Stored data
= Beginning of Section =
## src/rtl/add_seq_pkg.sv

```systemverilog
// Shared definitions for the multi-precision add/subtract sequencer.
// Limb width and FSM state encoding used by the top and its adder.
package add_seq_pkg;

    localparam int LIMB_W = 16;

    typedef enum logic [1:0] {
        IDLE = 2'd0,
        RUN  = 2'd1,
        DONE = 2'd2
    } seq_state_e;

endpackage

```

## src/rtl/cla16_ripple.sv

```systemverilog
// 16-bit adder built from four 4-bit carry-lookahead groups; the group
// carries ripple from one group to the next.
module cla16_ripple
    import add_seq_pkg::*;
(
    input  logic [LIMB_W-1:0] a,
    input  logic [LIMB_W-1:0] b,
    input  logic              cin,
    output logic [LIMB_W-1:0] s,
    output logic              cout
);

    logic [LIMB_W-1:0] g;
    logic [LIMB_W-1:0] p;
    logic [LIMB_W:0]   cv;

    assign g = a & b;
    assign p = a ^ b;

    always_comb begin : carry_net
        logic grp_cin;
        logic acc;
        logic term;
        cv      = '0;
        cv[0]   = cin;
        grp_cin = cin;
        acc     = 1'b0;
        term    = 1'b0;
        for (int grp = 0; grp < LIMB_W / 4; grp++) begin
            // Each carry inside a group is a flat sum-of-products of the
            // group's generate/propagate terms and the group carry-in.
            for (int j = 1; j <= 4; j++) begin
                acc = grp_cin;
                for (int k = 0; k < j; k++) begin
                    acc = acc & p[4*grp + k];
                end
                for (int k = 0; k < j; k++) begin
                    term = g[4*grp + k];
                    for (int m = k + 1; m < j; m++) begin
                        term = term & p[4*grp + m];
                    end
                    acc = acc | term;
                end
                cv[4*grp + j] = acc;
            end
            grp_cin = cv[4*grp + 4];
        end
    end

    assign s    = p ^ cv[LIMB_W-1:0];
    assign cout = cv[LIMB_W];

endmodule

```

## src/rtl/add64_seq.sv

```systemverilog
// Multi-precision add/subtract sequencer: steps WORDS 16-bit limbs LSB-first
// through one shared cla16_ripple, chaining the carry through a register.
module add64_seq
    import add_seq_pkg::*;
#(
    parameter int WORDS = 4
) (
    input  logic                    clk,
    input  logic                    rst,
    input  logic                    start,
    input  logic                    sub,
    input  logic [LIMB_W*WORDS-1:0] a,
    input  logic [LIMB_W*WORDS-1:0] b,
    output logic                    busy,
    output logic                    done,
    output logic [LIMB_W*WORDS-1:0] sum,
    output logic                    cout,
    output logic                    ovf
);

    localparam int N     = LIMB_W * WORDS;
    localparam int IDX_W = $clog2(WORDS);
    localparam logic [IDX_W-1:0] LAST_IDX = IDX_W'(WORDS - 1);

    seq_state_e state_q;
    seq_state_e state_d;

    logic [WORDS-1:0][LIMB_W-1:0] opa_q;
    logic [WORDS-1:0][LIMB_W-1:0] opb_q;
    logic [WORDS-1:0][LIMB_W-1:0] sum_q;
    logic [IDX_W-1:0]             idx_q;
    logic                         carry_q;
    logic                         cout_q;
    logic                         ovf_q;

    logic              load;
    logic              step;
    logic              last;
    logic [LIMB_W-1:0] limb_a;
    logic [LIMB_W-1:0] limb_b;
    logic [LIMB_W-1:0] limb_s;
    logic              limb_cout;
    logic              limb_ovf;

    always_comb begin
        state_d = state_q;
        load    = 1'b0;
        step    = 1'b0;
        last    = 1'b0;
        case (state_q)
            IDLE, DONE: begin
                if (start) begin
                    state_d = RUN;
                    load    = 1'b1;
                end else begin
                    state_d = IDLE;
                end
            end
            RUN: begin
                step = 1'b1;
                if (idx_q == LAST_IDX) begin
                    state_d = DONE;
                    last    = 1'b1;
                end
            end
            default: state_d = IDLE;
        endcase
    end

    always_ff @(posedge clk) begin
        if (rst) begin
            state_q <= IDLE;
        end else begin
            state_q <= state_d;
        end
    end

    assign limb_a = opa_q[idx_q];
    assign limb_b = opb_q[idx_q];

    cla16_ripple u_cla (
        .a    (limb_a),
        .b    (limb_b),
        .cin  (carry_q),
        .s    (limb_s),
        .cout (limb_cout)
    );

    // opb holds the already-inverted subtrahend, so the sign test is uniform
    assign limb_ovf = (limb_a[LIMB_W-1] == limb_b[LIMB_W-1]) &&
                      (limb_s[LIMB_W-1] != limb_a[LIMB_W-1]);

    always_ff @(posedge clk) begin
        if (rst) begin
            opa_q   <= '0;
            opb_q   <= '0;
            sum_q   <= '0;
            idx_q   <= '0;
            carry_q <= 1'b0;
            cout_q  <= 1'b0;
            ovf_q   <= 1'b0;
        end else if (load) begin
            opa_q   <= a;
            opb_q   <= b ^ {N{sub}};
            sum_q   <= '0;
            idx_q   <= '0;
            carry_q <= sub;
        end else if (step) begin
            sum_q[idx_q] <= limb_s;
            carry_q      <= limb_cout;
            if (last) begin
                cout_q <= limb_cout;
                ovf_q  <= limb_ovf;
            end else begin
                idx_q <= idx_q + 1'b1;
            end
        end
    end

    assign busy = (state_q == RUN);
    assign done = (state_q == DONE);
    assign sum  = sum_q;
    assign cout = cout_q;
    assign ovf  = ovf_q;

endmodule

```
= End of Section =
> EXERCISE OBJECTIVE: Word for word, copy out the entries.

> EXERCISE RESULT:
## src/rtl/add_seq_pkg.sv

```systemverilog
// Shared definitions for the multi-precision add/subtract sequencer.
// Limb width and FSM state encoding used by the top and its adder.
package add_seq_pkg;

    localparam int LIMB_W = 16;

    typedef enum logic [1:0] {
        IDLE = 2'd0,
        RUN  = 2'd1,
        DONE = 2'd2
    } seq_state_e;

endpackage

```

## src/rtl/cla16_ripple.sv

```systemverilog
// 16-bit adder built from four 4-bit carry-lookahead groups; the group
// carries ripple from one group to the next.
module cla16_ripple
    import add_seq_pkg::*;
(
    input  logic [LIMB_W-1:0] a,
    input  logic [LIMB_W-1:0] b,
    input  logic              cin,
    output logic [LIMB_W-1:0] s,
    output logic              cout
);

    logic [LIMB_W-1:0] g;
    logic [LIMB_W-1:0] p;
    logic [LIMB_W:0]   cv;

    assign g = a & b;
    assign p = a ^ b;

    always_comb begin : carry_net
        logic grp_cin;
        logic acc;
        logic term;
        cv      = '0;
        cv[0]   = cin;
        grp_cin = cin;
        acc     = 1'b0;
        term    = 1'b0;
        for (int grp = 0; grp < LIMB_W / 4; grp++) begin
            // Each carry inside a group is a flat sum-of-products of the
            // group's generate/propagate terms and the group carry-in.
            for (int j = 1; j <= 4; j++) begin
                acc = grp_cin;
                for (int k = 0; k < j; k++) begin
                    acc = acc & p[4*grp + k];
                end
                for (int k = 0; k < j; k++) begin
                    term = g[4*grp + k];
                    for (int m = k + 1; m < j; m++) begin
                        term = term & p[4*grp + m];
                    end
                    acc = acc | term;
                end
                cv[4*grp + j] = acc;
            end
            grp_cin = cv[4*grp + 4];
        end
    end

    assign s    = p ^ cv[LIMB_W-1:0];
    assign cout = cv[LIMB_W];

endmodule

```

## src/rtl/add64_seq.sv

```systemverilog
// Multi-precision add/subtract sequencer: steps WORDS 16-bit limbs LSB-first
// through one shared cla16_ripple, chaining the carry through a register.
module add64_seq
    import add_seq_pkg::*;
#(
    parameter int WORDS = 4
) (
    input  logic                    clk,
    input  logic                    rst,
    input  logic                    start,
    input  logic                    sub,
    input  logic [LIMB_W*WORDS-1:0] a,
    input  logic [LIMB_W*WORDS-1:0] b,
    output logic                    busy,
    output logic                    done,
    output logic [LIMB_W*WORDS-1:0] sum,
    output logic                    cout,
    output logic                    ovf
);

    localparam int N     = LIMB_W * WORDS;
    localparam int IDX_W = $clog2(WORDS);
    localparam logic [IDX_W-1:0] LAST_IDX = IDX_W'(WORDS - 1);

    seq_state_e state_q;
    seq_state_e state_d;

    logic [WORDS-1:0][LIMB_W-1:0] opa_q;
    logic [WORDS-1:0][LIMB_W-1:0] opb_q;
    logic [WORDS-1:0][LIMB_W-1:0] sum_q;
    logic [IDX_W-1:0]             idx_q;
    logic                         carry_q;
    logic                         cout_q;
    logic                         ovf_q;

    logic              load;
    logic              step;
    logic              last;
    logic [LIMB_W-1:0] limb_a;
    logic [LIMB_W-1:0] limb_b;
    logic [LIMB_W-1:0] limb_s;
    logic              limb_cout;
    logic              limb_ovf;

    always_comb begin
        state_d = state_q;
        load    = 1'b0;
        step    = 1'b0;
        last    = 1'b0;
        case (state_q)
            IDLE, DONE: begin
                if (start) begin
                    state_d = RUN;
                    load    = 1'b1;
                end else begin
                    state_d = IDLE;
                end
            end
            RUN: begin
                step = 1'b1;
                if (idx_q == LAST_IDX) begin
                    state_d = DONE;
                    last    = 1'b1;
                end
            end
            default: state_d = IDLE;
        endcase
    end

    always_ff @(posedge clk) begin
        if (rst) begin
            state_q <= IDLE;
        end else begin
            state_q <= state_d;
        end
    end

    assign limb_a = opa_q[idx_q];
    assign limb_b = opb_q[idx_q];

    cla16_ripple u_cla (
        .a    (limb_a),
        .b    (limb_b),
        .cin  (carry_q),
        .s    (limb_s),
        .cout (limb_cout)
    );

    // opb holds the already-inverted subtrahend, so the sign test is uniform
    assign limb_ovf = (limb_a[LIMB_W-1] == limb_b[LIMB_W-1]) &&
                      (limb_s[LIMB_W-1] != limb_a[LIMB_W-1]);

    always_ff @(posedge clk) begin
        if (rst) begin
            opa_q   <= '0;
            opb_q   <= '0;
            sum_q   <= '0;
            idx_q   <= '0;
            carry_q <= 1'b0;
            cout_q  <= 1'b0;
            ovf_q   <= 1'b0;
        end else if (load) begin
            opa_q   <= a;
            opb_q   <= b ^ {N{sub}};
            sum_q   <= '0;
            idx_q   <= '0;
            carry_q <= sub;
        end else if (step) begin
            sum_q[idx_q] <= limb_s;
            carry_q      <= limb_cout;
            if (last) begin
                cout_q <= limb_cout;
                ovf_q  <= limb_ovf;
            end else begin
                idx_q <= idx_q + 1'b1;
            end
        end
    end

    assign busy = (state_q == RUN);
    assign done = (state_q == DONE);
    assign sum  = sum_q;
    assign cout = cout_q;
    assign ovf  = ovf_q;

endmodule

```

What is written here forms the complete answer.